BEGIN EXERCISE DATA

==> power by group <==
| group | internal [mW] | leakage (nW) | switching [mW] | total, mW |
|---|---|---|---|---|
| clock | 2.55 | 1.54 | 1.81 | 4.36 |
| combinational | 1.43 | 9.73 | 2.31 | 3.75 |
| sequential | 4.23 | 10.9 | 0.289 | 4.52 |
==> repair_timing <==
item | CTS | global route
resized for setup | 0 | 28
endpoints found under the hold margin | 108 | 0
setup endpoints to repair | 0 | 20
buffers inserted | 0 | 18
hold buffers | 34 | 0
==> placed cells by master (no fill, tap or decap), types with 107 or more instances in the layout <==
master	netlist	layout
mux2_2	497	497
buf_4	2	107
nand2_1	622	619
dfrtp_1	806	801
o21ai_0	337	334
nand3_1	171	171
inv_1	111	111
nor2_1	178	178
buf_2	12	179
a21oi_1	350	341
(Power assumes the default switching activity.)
### src/cpsb_sync.sv
module cpsb_sync
  import cpsb_pkg::*;
#(
  parameter int WIDTH = 1,
  parameter logic [WIDTH-1:0] RESET_VAL = '0
)
(
  input  wire logic             i_clk,
  input  wire logic             i_resetn,
  input  wire logic [WIDTH-1:0] i_async,
  output logic      [WIDTH-1:0] o_sync
);

  logic [WIDTH-1:0] stage1;

  // first stage feeds only the second stage
  always_ff @(posedge i_clk or negedge i_resetn)
  begin
    if (!i_resetn)
    begin
      stage1 <= RESET_VAL;
      o_sync <= RESET_VAL;
    end
    else
    begin
      stage1 <= i_async;
      o_sync <= stage1;
    end
  end

endmodule

### src/cpsb_init_pulse.sv
`include "cpsb_consts.svh"
module cpsb_init_pulse
  import cpsb_pkg::*;
#(
  parameter int CYCLES = `CPSB_INIT_CYCLES
)
(
  input  wire logic i_clk,
  input  wire logic i_resetn,
  input  wire logic i_trigger,
  input  wire logic i_hold,
  output logic      o_active
);

  localparam int CW = $clog2(CYCLES + 1);

  cpsb_init_state_t state;
  cpsb_init_state_t next_state;
  logic [CW-1:0]    count;
  logic [CW-1:0]    next_count;
  logic             next_active;

  always_comb
  begin
    next_state  = state;
    next_count  = count;
    case (state)
      CPSB_INIT_IDLE:
      begin
        if (i_trigger)
        begin
          next_state = CPSB_INIT_PULSE;
          next_count = CW'(CYCLES - 1);
        end
      end
      CPSB_INIT_PULSE:
      begin
        // a trigger during a pulse is merged, not restarted
        if (count == '0)
          next_state = CPSB_INIT_IDLE;
        else
          next_count = count - 1'b1;
      end
      default:
      begin
        next_state = CPSB_INIT_IDLE;
        next_count = '0;
      end
    endcase
    next_active = (next_state == CPSB_INIT_PULSE) || i_hold;
  end

  always_ff @(posedge i_clk or negedge i_resetn)
  begin
    if (!i_resetn)
    begin
      state    <= CPSB_INIT_IDLE;
      count    <= '0;
      o_active <= 1'b0;
    end
    else
    begin
      state    <= next_state;
      count    <= next_count;
      o_active <= next_active;
    end
  end

endmodule
===== src/fsp_pkg.sv =====
package fsp_pkg;

  // ---------------------------------------------------------------------------
  // Register offsets (software register port).
  // ---------------------------------------------------------------------------
  localparam logic [3:0] FSP_OFF_OPTIONS  = 4'h0;
  localparam logic [3:0] FSP_OFF_CONFIG   = 4'h1;
  localparam logic [3:0] FSP_OFF_PROTECT  = 4'h2;
  localparam logic [3:0] FSP_OFF_STATUS   = 4'h3;

  // ---------------------------------------------------------------------------
  // Field positions.
  // ---------------------------------------------------------------------------
  localparam int FSP_OPT_BACKDOOR_KEY_ENABLE_BIT   = 7;
  localparam int FSP_OPT_NORED_BIT   = 6;
  localparam int FSP_CFG_KEY_ACCESS_ENABLE_BIT  = 5;
  localparam int FSP_PROT_DIS_BIT    = 0;
  localparam int FSP_STAT_SEC_BIT    = 0;
  localparam int FSP_STAT_MATCH_BIT  = 1;

  // ---------------------------------------------------------------------------
  // Codes, reset values and address map.
  // ---------------------------------------------------------------------------
  localparam logic [1:0]  FSP_SEC_UNSECURED = 2'h2;
  localparam logic [7:0]  FSP_CFG_RESET     = 8'h00;
  localparam logic [15:0] FSP_KEY_BASE      = 16'hFFB0;
  localparam logic [15:0] FSP_KEY_LAST      = 16'hFFB7;
  localparam int          FSP_KEY_BYTES     = 8;
  localparam int          FSP_BLOCK_SHIFT   = 9;
  localparam logic [7:0]  FSP_BYTE_ZERO     = 8'h00;

  typedef struct packed {
    logic       wr;
    logic [15:0] addr;
    logic [7:0] data;
    logic       debug;
    logic       secure_src;
  } fsp_cpu_wr_s;

endpackage : fsp_pkg


===== src/fsp_security_top.sv =====
`timescale 1ns/1ns
// Behaviour
// (RULE_01) Options register loaded from nonvolatile byte at reset.
// (RULE_02) Software reprograms option byte, then resets.
// (RULE_03) Key enable zero forbids backdoor unsecure.
// (RULE_04) Key writes only from secured firmware.
// (RULE_05) Matching eight-byte key unsecures until reset.
// (RULE_06) Redirect disable bit turns redirection off.
// (RULE_07) Only security code 1:0 is unsecured.
// (RULE_08) Secured blocks unsecured memory access.
// (RULE_09) Key match or blank check unsecures.
// (RULE_10) Key access zero: key writes start commands.
// (RULE_11) Key access one: key writes captured.
// (RULE_12) Protection register loaded from nonvolatile byte.
// (RULE_13) Protection readable; user writes ignored.
// (RULE_14) Debug writes update protection register.
// (RULE_15) Select field sets protected boundary.
// (RULE_16) Program or erase in region rejected.
// (RULE_17) Disable bit one leaves nothing protected.
// (RULE_18) Boundary in 512-byte steps; above protected.
// (RULE_19) Software clears key access to compare.
// (RULE_20) Control registers are eight bits wide.
module fsp_security_top
  import fsp_pkg::*;
(
  // Clock and reset.
  input  wire logic                       CLK_SYS,
  input  wire logic                       NRST,
  // Nonvolatile contents.
  input  wire logic [7:0]                 NV_OPTION_BYTE,
  input  wire logic [7:0]                 NV_PROTECT_BYTE,
  input  wire logic [FSP_KEY_BYTES*8-1:0] NV_BACKDOOR_KEY,
  // Register port.
  input  wire logic [3:0]                 REG_ADDR,
  input  wire logic [7:0]                 REG_WDATA,
  input  wire logic                       REG_WR,
  input  wire logic                       REG_RD,
  input  wire logic                       REG_DEBUG,
  output logic [7:0]                      REG_RDATA,
  // Memory write path.
  input  wire fsp_cpu_wr_s                MEM_WR,
  input  wire logic                       MEM_ACCESS_REQ,
  input  wire logic                       MEM_ACCESS_UNSECURE_SRC,
  input  wire logic                       BLANK_CHECK_PASS,
  input  wire logic                       OP_REQ,
  input  wire logic [15:0]                OP_ADDR,
  output logic                            CMD_START,
  output logic [15:0]                     CMD_ADDR,
  output logic [7:0]                      CMD_DATA,
  output logic                            OP_REJECT,
  output logic                            MEM_ACCESS_BLOCK,
  // Status.
  output logic                            SECURED,
  output logic                            VECTOR_REDIRECT_EN
);

  // ---------------------------------------------------------------------------
  // Loaded state.
  // ---------------------------------------------------------------------------
  logic [7:0] options_reg;
  logic [7:0] protect_reg;
  logic [7:0] config_reg;
  logic       loaded_reg;
  logic       unsec_reg;
  logic       key_written_reg;
  logic       key_match;
  logic       key_hit;
  logic       prot_hit;
  logic       reg_wr_cfg;
  logic [1:0] sec_code;
  logic [7:0] rdata_next;

  // Option and protection bytes are caught on the first edge after release.
  always_ff @(posedge CLK_SYS or negedge NRST) begin
    if (!NRST) begin
      loaded_reg  <= 1'b0;
      options_reg <= FSP_BYTE_ZERO;
      protect_reg <= FSP_BYTE_ZERO;
    end else if (!loaded_reg) begin
      loaded_reg  <= 1'b1;
      options_reg <= NV_OPTION_BYTE; // [RULE_01]
      protect_reg <= NV_PROTECT_BYTE; // [RULE_12]
    end else if (REG_WR && REG_DEBUG && REG_ADDR == FSP_OFF_PROTECT) begin
      protect_reg <= REG_WDATA; // [RULE_13] [RULE_14]
    end
  end

  // ---------------------------------------------------------------------------
  // Configuration and key entry.
  // ---------------------------------------------------------------------------
  assign reg_wr_cfg = REG_WR && REG_ADDR == FSP_OFF_CONFIG;

  always_ff @(posedge CLK_SYS or negedge NRST) begin
    if (!NRST) begin
      config_reg <= FSP_CFG_RESET;
    end else if (reg_wr_cfg) begin
      config_reg <= REG_WDATA;
    end
  end

  assign key_hit = MEM_WR.wr && MEM_WR.addr >= FSP_KEY_BASE && MEM_WR.addr <= FSP_KEY_LAST;

  always_ff @(posedge CLK_SYS or negedge NRST) begin
    if (!NRST) begin
      key_written_reg <= 1'b0;
    end else if (key_hit && config_reg[FSP_CFG_KEY_ACCESS_ENABLE_BIT] && MEM_WR.secure_src && !MEM_WR.debug) begin
      key_written_reg <= 1'b1; // [RULE_04] [RULE_11]
    end else if (reg_wr_cfg && !REG_WDATA[FSP_CFG_KEY_ACCESS_ENABLE_BIT]) begin
      key_written_reg <= 1'b0;
    end
  end

  fsp_key_cmp u_key (
    .clk        (CLK_SYS),
    .nrst       (NRST),
    .clear      (1'b0),
    .load       (key_hit && config_reg[FSP_CFG_KEY_ACCESS_ENABLE_BIT] && MEM_WR.secure_src && !MEM_WR.debug), // [RULE_04]
    .idx        (MEM_WR.addr[2:0]),
    .data       (MEM_WR.data),
    .stored_key (NV_BACKDOOR_KEY),
    .match      (key_match)
  );

  // Unsecure latch: held until reset; key path gated by key enable.
  always_ff @(posedge CLK_SYS or negedge NRST) begin
    if (!NRST) begin
      unsec_reg <= 1'b0;
    end else if (BLANK_CHECK_PASS) begin
      unsec_reg <= 1'b1; // [RULE_09]
    end else if (reg_wr_cfg && config_reg[FSP_CFG_KEY_ACCESS_ENABLE_BIT] && !REG_WDATA[FSP_CFG_KEY_ACCESS_ENABLE_BIT]
                 && key_written_reg && key_match && options_reg[FSP_OPT_BACKDOOR_KEY_ENABLE_BIT]) begin
      unsec_reg <= 1'b1; // [RULE_03] [RULE_05] [RULE_19]
    end
  end

  assign sec_code = unsec_reg ? FSP_SEC_UNSECURED : options_reg[1:0]; // [RULE_09]

  // ---------------------------------------------------------------------------
  // Outputs.
  // ---------------------------------------------------------------------------
  assign SECURED            = loaded_reg ? (sec_code != FSP_SEC_UNSECURED) : 1'b1; // [RULE_07]
  assign VECTOR_REDIRECT_EN = loaded_reg && !options_reg[FSP_OPT_NORED_BIT]; // [RULE_06]
  assign MEM_ACCESS_BLOCK   = SECURED && MEM_ACCESS_REQ && MEM_ACCESS_UNSECURE_SRC; // [RULE_08]

  fsp_region_chk u_region (
    .prot          (protect_reg),
    .addr          (OP_ADDR),
    .protected_hit (prot_hit)
  );

  assign OP_REJECT = OP_REQ && (prot_hit || !loaded_reg); // [RULE_16]

  always_ff @(posedge CLK_SYS or negedge NRST) begin
    if (!NRST) begin
      CMD_START <= 1'b0;
      CMD_ADDR  <= 16'h0000;
      CMD_DATA  <= FSP_BYTE_ZERO;
    end else begin
      CMD_START <= MEM_WR.wr && (!key_hit || !config_reg[FSP_CFG_KEY_ACCESS_ENABLE_BIT]); // [RULE_10]
      CMD_ADDR  <= MEM_WR.addr;
      CMD_DATA  <= MEM_WR.data;
    end
  end

  always_comb begin
    rdata_next = FSP_BYTE_ZERO;
    case (REG_ADDR)
      FSP_OFF_OPTIONS: rdata_next = {options_reg[7:2], sec_code}; // [RULE_20]
      FSP_OFF_CONFIG:  rdata_next = config_reg & (8'h01 << FSP_CFG_KEY_ACCESS_ENABLE_BIT);
      FSP_OFF_PROTECT: rdata_next = protect_reg; // [RULE_13]
      FSP_OFF_STATUS:  rdata_next = {6'h00, key_match, SECURED};
      default:         rdata_next = FSP_BYTE_ZERO;
    endcase
  end

  always_ff @(posedge CLK_SYS or negedge NRST) begin
    if (!NRST) begin
      REG_RDATA <= FSP_BYTE_ZERO;
    end else begin
      REG_RDATA <= REG_RD ? rdata_next : FSP_BYTE_ZERO;
    end
  end
endmodule : fsp_security_top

END EXERCISE DATA

Give the number of lines that hold the word "setup" in these records, with nothing added.

#### [REPLY TO THE TASK]
2